The Board also considered it necessary to continue supporting the ongoing disinflationary process in order to bring inflation back toward its long-term average, according to a statement released by the BCT.

The meeting reviewed recent developments in the economic and financial environment, both internationally and domestically, as well as recent inflation dynamics.

At the national level, inflation dropped to 4.8% in January 2026, after remaining stable at 4.9% over the previous three months.

According to the BCT, this easing was driven by a slowdown in inflation for administratively priced products, which fell to 0.6% from 0.8% in December 2025, amid the continued freeze of most key administered prices in the consumer basket.

In addition, the pace of increase in prices of fresh food products slowed in January 2026 to 10.3%, compared with 11.2% the previous month, supported by improved supply of several products.

By contrast, core inflation, excluding fresh food products and administratively priced items, continued its gradual rise, increasing from a low of 4.3% in September 2025 to 4.9% in January 2026.

This trend is mainly explained by the fading of the downward base effect linked to the sharp contraction in domestic olive oil prices observed in 2025.

In the external sector, 2025 ended with a current account deficit of 4.35 billion dinars (or -2.5% of GDP), compared with 2.576 billion dinars (-1.6% of GDP) a year earlier.

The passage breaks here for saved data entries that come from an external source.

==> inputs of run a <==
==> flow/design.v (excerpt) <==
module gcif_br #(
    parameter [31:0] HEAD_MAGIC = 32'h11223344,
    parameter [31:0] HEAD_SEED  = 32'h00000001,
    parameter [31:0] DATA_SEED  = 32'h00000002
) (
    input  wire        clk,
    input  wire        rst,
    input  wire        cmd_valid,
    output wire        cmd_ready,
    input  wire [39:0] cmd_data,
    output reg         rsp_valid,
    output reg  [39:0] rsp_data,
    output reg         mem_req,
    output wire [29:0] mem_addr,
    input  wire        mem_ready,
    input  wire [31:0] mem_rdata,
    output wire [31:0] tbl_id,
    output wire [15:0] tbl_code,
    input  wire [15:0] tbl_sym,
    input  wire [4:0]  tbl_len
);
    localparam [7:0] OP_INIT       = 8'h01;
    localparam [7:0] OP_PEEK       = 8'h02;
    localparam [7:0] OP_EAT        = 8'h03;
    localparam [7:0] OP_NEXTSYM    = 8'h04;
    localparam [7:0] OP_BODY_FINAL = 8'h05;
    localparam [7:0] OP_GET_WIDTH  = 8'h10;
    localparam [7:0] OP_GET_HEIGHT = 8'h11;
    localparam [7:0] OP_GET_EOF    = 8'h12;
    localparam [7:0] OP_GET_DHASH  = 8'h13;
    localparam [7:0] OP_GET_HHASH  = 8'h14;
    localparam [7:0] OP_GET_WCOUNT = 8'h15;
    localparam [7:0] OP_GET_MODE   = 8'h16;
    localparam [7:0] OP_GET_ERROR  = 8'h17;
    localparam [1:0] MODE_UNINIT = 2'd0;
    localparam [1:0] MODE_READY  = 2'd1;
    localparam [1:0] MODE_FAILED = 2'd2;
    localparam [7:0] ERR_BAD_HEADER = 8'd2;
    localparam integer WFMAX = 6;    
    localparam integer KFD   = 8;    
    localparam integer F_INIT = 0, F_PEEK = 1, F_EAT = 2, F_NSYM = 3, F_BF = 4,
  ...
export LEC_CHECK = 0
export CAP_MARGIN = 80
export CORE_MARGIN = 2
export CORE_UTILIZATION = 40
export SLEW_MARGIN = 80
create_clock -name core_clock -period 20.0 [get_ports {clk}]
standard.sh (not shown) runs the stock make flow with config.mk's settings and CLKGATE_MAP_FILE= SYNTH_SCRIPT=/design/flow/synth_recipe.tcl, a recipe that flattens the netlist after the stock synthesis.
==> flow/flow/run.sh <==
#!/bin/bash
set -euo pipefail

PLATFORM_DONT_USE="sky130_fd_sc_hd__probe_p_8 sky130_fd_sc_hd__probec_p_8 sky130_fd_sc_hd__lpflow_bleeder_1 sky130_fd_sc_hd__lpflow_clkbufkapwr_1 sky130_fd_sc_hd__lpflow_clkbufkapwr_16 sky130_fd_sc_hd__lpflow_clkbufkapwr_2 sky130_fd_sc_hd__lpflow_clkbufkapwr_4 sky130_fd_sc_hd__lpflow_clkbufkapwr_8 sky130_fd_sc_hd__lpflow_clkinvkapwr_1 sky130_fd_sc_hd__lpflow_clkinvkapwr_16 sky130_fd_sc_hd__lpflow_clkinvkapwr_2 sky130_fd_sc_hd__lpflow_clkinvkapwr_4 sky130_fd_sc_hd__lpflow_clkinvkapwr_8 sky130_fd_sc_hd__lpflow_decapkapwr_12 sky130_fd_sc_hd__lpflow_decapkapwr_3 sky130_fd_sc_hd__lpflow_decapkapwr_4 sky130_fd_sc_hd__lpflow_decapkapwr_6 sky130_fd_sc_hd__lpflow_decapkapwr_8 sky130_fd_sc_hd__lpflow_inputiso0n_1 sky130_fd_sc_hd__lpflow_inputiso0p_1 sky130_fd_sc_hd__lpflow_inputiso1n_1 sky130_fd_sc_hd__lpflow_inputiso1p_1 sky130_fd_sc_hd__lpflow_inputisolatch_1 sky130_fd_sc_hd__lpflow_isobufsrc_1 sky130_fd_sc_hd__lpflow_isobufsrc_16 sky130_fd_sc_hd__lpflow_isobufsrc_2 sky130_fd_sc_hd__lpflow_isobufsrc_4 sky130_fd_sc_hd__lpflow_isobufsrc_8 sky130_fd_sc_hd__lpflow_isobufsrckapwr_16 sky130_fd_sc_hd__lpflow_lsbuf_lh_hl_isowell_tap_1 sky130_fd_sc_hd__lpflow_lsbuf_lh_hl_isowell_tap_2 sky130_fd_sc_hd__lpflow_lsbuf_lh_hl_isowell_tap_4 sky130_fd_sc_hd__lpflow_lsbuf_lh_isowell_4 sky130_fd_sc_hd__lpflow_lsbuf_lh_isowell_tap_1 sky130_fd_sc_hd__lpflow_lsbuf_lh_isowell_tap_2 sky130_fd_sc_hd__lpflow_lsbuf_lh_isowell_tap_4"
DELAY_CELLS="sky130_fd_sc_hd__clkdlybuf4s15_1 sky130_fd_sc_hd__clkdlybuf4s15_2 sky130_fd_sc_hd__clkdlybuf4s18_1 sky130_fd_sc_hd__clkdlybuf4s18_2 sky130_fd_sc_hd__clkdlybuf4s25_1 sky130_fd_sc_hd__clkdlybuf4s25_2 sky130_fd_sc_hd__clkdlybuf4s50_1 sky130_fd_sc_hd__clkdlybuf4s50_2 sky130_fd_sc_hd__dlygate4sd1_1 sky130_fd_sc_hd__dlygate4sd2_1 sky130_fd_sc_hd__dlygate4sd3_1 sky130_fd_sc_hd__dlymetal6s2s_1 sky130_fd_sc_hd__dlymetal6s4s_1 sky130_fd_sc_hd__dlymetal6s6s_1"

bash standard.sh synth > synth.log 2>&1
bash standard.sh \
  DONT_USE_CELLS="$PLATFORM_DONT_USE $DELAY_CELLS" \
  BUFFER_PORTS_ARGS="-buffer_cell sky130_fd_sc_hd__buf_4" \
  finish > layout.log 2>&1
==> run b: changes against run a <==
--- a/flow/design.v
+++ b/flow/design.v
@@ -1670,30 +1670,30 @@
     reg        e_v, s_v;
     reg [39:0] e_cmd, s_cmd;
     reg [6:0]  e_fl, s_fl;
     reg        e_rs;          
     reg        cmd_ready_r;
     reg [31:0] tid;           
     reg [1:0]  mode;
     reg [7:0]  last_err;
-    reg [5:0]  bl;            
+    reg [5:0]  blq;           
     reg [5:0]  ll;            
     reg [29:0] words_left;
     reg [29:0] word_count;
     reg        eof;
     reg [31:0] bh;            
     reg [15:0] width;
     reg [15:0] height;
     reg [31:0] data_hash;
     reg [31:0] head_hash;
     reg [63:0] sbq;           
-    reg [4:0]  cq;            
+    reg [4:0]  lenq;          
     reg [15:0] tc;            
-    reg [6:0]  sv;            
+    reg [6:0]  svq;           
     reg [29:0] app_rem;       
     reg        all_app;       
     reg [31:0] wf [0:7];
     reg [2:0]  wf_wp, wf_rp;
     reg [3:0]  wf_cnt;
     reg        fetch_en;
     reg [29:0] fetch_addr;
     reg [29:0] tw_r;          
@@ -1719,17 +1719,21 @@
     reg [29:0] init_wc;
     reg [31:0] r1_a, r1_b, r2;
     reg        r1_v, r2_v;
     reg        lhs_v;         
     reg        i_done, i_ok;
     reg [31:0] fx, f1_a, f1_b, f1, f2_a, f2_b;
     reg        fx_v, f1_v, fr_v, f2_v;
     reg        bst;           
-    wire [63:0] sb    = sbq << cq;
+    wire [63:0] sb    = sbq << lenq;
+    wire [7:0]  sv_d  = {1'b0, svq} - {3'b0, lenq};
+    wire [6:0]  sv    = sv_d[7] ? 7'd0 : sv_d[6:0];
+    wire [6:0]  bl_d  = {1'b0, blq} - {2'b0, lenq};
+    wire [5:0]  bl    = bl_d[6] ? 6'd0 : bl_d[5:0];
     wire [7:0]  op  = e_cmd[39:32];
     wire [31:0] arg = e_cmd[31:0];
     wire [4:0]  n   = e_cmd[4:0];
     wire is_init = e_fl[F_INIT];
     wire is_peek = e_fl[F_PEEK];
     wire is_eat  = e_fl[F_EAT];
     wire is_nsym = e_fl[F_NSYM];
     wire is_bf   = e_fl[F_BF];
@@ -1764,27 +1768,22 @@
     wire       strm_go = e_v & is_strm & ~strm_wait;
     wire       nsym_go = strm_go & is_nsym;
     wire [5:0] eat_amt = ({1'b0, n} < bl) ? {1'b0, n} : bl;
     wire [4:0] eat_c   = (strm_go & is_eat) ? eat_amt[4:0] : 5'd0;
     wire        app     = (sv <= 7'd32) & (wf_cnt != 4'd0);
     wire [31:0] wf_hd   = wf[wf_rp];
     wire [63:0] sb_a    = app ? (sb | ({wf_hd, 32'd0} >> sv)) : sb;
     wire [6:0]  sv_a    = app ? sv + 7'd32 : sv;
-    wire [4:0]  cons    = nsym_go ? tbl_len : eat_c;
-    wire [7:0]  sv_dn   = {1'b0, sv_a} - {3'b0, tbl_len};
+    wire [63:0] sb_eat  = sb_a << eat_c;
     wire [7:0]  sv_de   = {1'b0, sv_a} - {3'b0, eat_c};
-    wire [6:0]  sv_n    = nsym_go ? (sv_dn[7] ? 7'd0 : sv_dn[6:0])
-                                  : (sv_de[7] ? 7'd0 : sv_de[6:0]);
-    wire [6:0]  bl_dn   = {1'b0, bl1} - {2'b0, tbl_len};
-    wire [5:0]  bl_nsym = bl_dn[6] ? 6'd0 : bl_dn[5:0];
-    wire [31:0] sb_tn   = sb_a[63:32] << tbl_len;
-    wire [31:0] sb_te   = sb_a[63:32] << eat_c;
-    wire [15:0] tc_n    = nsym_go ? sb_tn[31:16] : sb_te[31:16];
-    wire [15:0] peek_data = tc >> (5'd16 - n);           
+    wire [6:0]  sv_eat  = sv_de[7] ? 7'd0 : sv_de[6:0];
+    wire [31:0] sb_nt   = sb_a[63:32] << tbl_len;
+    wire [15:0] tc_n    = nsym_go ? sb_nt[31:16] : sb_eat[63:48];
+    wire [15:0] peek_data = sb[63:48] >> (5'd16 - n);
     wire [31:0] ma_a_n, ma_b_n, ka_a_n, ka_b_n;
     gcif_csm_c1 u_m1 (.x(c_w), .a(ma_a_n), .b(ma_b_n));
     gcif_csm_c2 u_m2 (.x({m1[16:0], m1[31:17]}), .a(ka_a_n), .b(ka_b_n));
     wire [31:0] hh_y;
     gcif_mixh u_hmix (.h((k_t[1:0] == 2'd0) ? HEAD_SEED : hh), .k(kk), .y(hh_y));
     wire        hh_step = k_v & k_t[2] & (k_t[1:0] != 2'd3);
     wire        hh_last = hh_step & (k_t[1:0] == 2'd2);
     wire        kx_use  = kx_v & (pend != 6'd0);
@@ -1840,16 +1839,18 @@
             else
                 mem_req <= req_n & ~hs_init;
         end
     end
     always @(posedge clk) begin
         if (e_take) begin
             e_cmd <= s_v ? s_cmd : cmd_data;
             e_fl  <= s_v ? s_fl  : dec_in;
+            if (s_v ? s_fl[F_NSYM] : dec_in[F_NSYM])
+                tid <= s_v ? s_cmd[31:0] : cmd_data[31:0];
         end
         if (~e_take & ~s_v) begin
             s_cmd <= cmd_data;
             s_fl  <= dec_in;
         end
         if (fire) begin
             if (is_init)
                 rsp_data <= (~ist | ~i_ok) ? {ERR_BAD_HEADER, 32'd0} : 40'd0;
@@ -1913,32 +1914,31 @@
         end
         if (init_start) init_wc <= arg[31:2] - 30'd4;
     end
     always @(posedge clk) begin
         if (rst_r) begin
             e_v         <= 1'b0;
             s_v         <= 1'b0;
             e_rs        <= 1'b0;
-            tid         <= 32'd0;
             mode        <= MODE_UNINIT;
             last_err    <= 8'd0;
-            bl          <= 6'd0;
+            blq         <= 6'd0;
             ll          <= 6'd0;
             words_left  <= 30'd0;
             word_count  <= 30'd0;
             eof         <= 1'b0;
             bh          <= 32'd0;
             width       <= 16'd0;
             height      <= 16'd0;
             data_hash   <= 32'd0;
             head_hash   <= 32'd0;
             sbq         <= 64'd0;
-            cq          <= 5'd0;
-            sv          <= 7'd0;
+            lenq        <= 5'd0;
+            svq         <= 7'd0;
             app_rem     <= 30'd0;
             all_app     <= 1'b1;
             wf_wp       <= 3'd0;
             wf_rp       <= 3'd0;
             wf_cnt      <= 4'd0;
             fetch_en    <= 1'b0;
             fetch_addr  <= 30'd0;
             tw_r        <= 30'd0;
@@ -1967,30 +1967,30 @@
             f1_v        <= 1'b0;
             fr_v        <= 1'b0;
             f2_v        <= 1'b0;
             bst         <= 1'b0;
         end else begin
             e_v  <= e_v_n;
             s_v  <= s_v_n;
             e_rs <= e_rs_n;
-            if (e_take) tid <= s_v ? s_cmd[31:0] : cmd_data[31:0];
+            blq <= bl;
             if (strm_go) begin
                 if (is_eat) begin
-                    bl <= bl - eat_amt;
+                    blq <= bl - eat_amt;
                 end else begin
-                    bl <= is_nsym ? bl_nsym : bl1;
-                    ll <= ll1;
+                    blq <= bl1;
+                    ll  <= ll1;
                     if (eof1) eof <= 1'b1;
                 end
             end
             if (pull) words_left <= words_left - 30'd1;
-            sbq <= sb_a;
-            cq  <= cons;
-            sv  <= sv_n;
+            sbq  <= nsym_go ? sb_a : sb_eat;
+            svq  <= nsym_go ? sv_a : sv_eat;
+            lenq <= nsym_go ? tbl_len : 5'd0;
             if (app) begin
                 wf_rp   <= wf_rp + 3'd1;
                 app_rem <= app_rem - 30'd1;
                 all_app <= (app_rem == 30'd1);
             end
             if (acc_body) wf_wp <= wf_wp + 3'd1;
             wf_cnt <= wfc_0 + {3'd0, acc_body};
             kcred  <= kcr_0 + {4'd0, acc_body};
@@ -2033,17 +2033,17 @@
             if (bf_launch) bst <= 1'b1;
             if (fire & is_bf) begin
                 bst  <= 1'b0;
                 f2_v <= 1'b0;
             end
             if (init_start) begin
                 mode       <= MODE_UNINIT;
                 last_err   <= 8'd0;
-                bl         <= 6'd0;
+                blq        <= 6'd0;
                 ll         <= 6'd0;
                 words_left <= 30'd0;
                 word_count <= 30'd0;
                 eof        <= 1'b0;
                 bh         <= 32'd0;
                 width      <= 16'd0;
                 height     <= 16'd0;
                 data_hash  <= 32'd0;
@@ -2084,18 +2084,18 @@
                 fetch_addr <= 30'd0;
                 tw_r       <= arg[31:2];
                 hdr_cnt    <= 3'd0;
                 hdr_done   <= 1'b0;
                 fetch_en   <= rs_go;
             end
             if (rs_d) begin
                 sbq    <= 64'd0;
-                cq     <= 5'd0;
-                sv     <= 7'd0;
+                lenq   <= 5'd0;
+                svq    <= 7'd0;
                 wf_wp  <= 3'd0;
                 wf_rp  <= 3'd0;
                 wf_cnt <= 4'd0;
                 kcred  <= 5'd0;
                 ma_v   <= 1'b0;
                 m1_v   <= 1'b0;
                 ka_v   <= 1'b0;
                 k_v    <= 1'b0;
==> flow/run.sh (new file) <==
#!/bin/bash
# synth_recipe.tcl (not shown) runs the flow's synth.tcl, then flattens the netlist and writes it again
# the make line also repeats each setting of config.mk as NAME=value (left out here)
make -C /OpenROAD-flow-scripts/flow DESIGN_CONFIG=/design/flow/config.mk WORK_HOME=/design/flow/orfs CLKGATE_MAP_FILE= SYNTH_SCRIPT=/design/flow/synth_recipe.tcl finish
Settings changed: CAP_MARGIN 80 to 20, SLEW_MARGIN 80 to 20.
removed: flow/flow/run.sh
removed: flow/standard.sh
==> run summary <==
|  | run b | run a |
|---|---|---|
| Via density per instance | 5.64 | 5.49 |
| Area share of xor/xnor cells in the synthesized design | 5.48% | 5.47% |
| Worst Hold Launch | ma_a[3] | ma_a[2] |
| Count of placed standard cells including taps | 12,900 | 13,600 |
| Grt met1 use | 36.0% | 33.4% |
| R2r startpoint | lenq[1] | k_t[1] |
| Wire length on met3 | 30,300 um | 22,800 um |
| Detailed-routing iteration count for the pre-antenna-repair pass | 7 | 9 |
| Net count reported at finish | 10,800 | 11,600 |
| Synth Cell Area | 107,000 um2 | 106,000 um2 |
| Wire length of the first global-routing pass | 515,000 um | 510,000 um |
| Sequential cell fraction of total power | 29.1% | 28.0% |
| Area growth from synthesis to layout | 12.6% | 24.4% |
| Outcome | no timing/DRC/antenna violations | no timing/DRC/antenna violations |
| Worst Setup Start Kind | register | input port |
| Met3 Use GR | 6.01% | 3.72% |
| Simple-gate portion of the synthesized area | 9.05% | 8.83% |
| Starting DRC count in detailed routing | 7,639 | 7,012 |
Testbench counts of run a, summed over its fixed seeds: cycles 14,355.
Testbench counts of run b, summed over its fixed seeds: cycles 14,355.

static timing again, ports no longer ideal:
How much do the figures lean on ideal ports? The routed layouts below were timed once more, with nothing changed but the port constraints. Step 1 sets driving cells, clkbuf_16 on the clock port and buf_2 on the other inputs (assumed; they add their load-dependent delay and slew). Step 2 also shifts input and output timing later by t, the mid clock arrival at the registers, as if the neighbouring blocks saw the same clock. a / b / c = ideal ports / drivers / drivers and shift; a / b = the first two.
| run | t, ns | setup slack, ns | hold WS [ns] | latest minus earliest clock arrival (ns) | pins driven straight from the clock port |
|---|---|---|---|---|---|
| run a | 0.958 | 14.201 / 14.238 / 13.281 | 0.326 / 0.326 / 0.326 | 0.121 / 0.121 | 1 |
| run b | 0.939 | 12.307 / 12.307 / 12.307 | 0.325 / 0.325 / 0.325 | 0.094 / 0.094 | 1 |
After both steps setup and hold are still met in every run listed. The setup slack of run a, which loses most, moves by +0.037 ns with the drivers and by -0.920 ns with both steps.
This design comes from an exercise in tuning for small area on the open sky130 flow, not from production work. The RTL was checked by simulation tests, not by an equivalence proof against the original design. Power and IR drop assume default switching activity.

== north ==
==> flow/design.v <==
module jexb_crc_upd (
    input  wire [15:0] crc,
    input  wire [7:0]  data,
    output wire [15:0] crc_next
);
    wire [7:0]  d1 = data ^ crc[7:0];
    wire [7:0]  d2 = d1 ^ {d1[3:0], 4'b0000};
    wire [15:0] t1 = {d2, crc[15:8]};
    wire [15:0] t2 = {12'h000, d2[7:4]};
    wire [15:0] t3 = {5'b00000, d2, 3'b000};
    assign crc_next = t1 ^ t2 ^ t3;
endmodule
module jexb_fa #(
    parameter [7:0] START_MARKER = 8'h3E,
    parameter [7:0] RC_TYPE      = 8'h31
) (
    input  wire        clk,
    input  wire        rst,
    input  wire        rx_valid,
    input  wire [7:0]  rx_data,
    input  wire [1:0]  c_op,
    input  wire [7:0]  c_idx,
    input  wire [15:0] c_mid,
    output wire        c_ready,
    output wire        c_fs_clear,
    output wire        c_baud_toggle,
    output wire [15:0] c_val,
    output wire [4:0]  nchan
);
    localparam integer CAP       = 70;
    localparam integer NCHAN     = 16;
    localparam [10:0]  JUNK_BASE = 11'd23;    
    assign nchan = NCHAN[4:0];
    reg [7:0]  hi_q [0:NCHAN-1];    
    reg [7:2]  lo_q [0:NCHAN-1];    
    reg [6:0]  pos_q;               
    reg [6:0]  len_q;               
    reg [15:0] crc_q;               
    reg        done_q;
    reg        baudok_q;
    reg [10:0] junk_q;              
    reg        ready_q;
    reg        toggle_q;
    reg        rd_q;                
    reg        md_q;                
    reg [15:0] arg_q;               
    wire        begun     = |pos_q;
    wire        is_marker = (rx_data == START_MARKER);
    wire        store     = rx_valid && (begun || is_marker);
    wire        junk_byte = rx_valid && !begun && !is_marker;
    wire [6:0]  p_next    = pos_q + 7'd1;
    wire [15:0] crc_out;
    jexb_crc_upd u_crc (
        .crc      (begun ? crc_q : 16'h0000),
        .data     (rx_data),
        .crc_next (crc_out)
    );
    wire at_len     = (pos_q == 7'd2);
    wire abort_len  = at_len && ((rx_data > CAP) || (rx_data < 8'd3));
    wire abort_type = (pos_q == 7'd4) && (rx_data != RC_TYPE);
    wire hit_len    = at_len ? (rx_data == 8'd3) :
                      ((pos_q > 7'd2) && (p_next == len_q));
    wire complete   = store && !abort_len && !abort_type && hit_len;
    wire crc_ok     = (crc_out == 16'h0000);
    wire good       = complete && crc_ok;
    wire bad        = complete && !crc_ok;
    wire stay       = store && !abort_len && !abort_type && !hit_len;
    wire [10:0] junk_sum  = junk_q + {4'd0, bad ? pos_q : 7'd0} + 11'd1;
    wire [10:0] junk_rx   = (junk_byte || bad) ?
                            {junk_q[10] | junk_sum[10], junk_sum[9:0]} : junk_q;
    wire done_rx   = good ? 1'b1 : ((store && !begun) ? 1'b0 : done_q);
    wire baudok_rx = baudok_q || good;
    wire is_poll = (c_op == 2'b01);
    wire is_rdch = (c_op == 2'b10);
    wire toggle  = is_poll && !baudok_rx && junk_rx[10];
    wire use_mid = (c_idx[7:4] != 4'd0) || !baudok_rx;
    wire [7:0] wdata = rst ? 8'h00 : rx_data;
    integer i;
    always @(posedge clk) begin
        for (i = 0; i < NCHAN; i = i + 1) begin
            if (rst || (store && pos_q == 6 + 2 * i))
                lo_q[i] <= wdata[7:2];
            if (rst || (store && pos_q == 7 + 2 * i))
                hi_q[i] <= wdata;
        end
    end
    always @(posedge clk) begin
        if (at_len)
            len_q <= rx_data[6:0];
        if (store)
            crc_q <= crc_out;
        arg_q <= use_mid ? c_mid : {c_mid[15:4], c_idx[3:0]};
    end
    always @(posedge clk) begin
        if (rst) begin
            pos_q    <= 7'd0;
            done_q   <= 1'b0;
            baudok_q <= 1'b0;
            junk_q   <= JUNK_BASE;
            ready_q  <= 1'b0;
            toggle_q <= 1'b0;
            rd_q     <= 1'b0;
            md_q     <= 1'b0;
        end else begin
            if (toggle || (store && !stay))
                pos_q <= 7'd0;
            else if (store)
                pos_q <= p_next;
            done_q   <= is_poll ? 1'b0 : done_rx;
            baudok_q <= baudok_rx;
            junk_q   <= toggle ? JUNK_BASE : junk_rx;
            ready_q  <= is_poll && done_rx;
            toggle_q <= toggle;
            rd_q     <= is_rdch && !use_mid;
            md_q     <= is_rdch && use_mid;
        end
    end
    assign c_ready       = ready_q;
    assign c_fs_clear    = ready_q;
    assign c_baud_toggle = toggle_q;
    wire [13:0] chsel;
    wire [15:0] sel;
    wire [13:0] row [0:NCHAN-1];
    genvar g, b;
    generate
        for (g = 0; g < NCHAN; g = g + 1) begin : g_sel
            assign sel[g] = rd_q && (arg_q[3:0] == g);
            assign row[g] = {hi_q[g], lo_q[g]} & {14{sel[g]}};
        end
        for (b = 0; b < 14; b = b + 1) begin : g_bit
            wire o0 = row[0][b]  | row[1][b]  | row[2][b];
            wire o1 = row[3][b]  | row[4][b]  | row[5][b];
            wire o2 = row[6][b]  | row[7][b]  | row[8][b];
            wire o3 = row[9][b]  | row[10][b] | row[11][b];
            wire o4 = row[12][b] | row[13][b] | row[14][b];
            wire o5 = row[15][b];
            assign chsel[b] = (o0 | o1 | o2) | (o3 | o4 | o5);
        end
    endgenerate
    wire [7:0] hi_sel = chsel[13:6];
    wire [7:2] lo_sel = chsel[5:0];
    wire [13:0] chval = {1'b0, hi_sel, lo_sel[7:3]} + {13'd0, lo_sel[2]};
    assign c_val = (md_q ? arg_q : 16'd0) | {2'b00, chval};
endmodule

This widening was due to the deterioration of the trade deficit, partially offset by improved worker remittances and tourism revenues.

The gradual consolidation of foreign exchange assets continued recently, bringing reserves to 25.8 billion dinars (equivalent to 109 days of imports) as of February 10, 2026, compared with 23.3 billion dinars (102 days of imports) a year earlier.

At the international level, inflation continued to ease in January 2026, despite a slow rebound in prices of major commodities and raw materials.

In this context, central banks in major economies opted to maintain the status quo at their latest monetary policy meetings, amid uncertainties surrounding trade policies and price outlooks.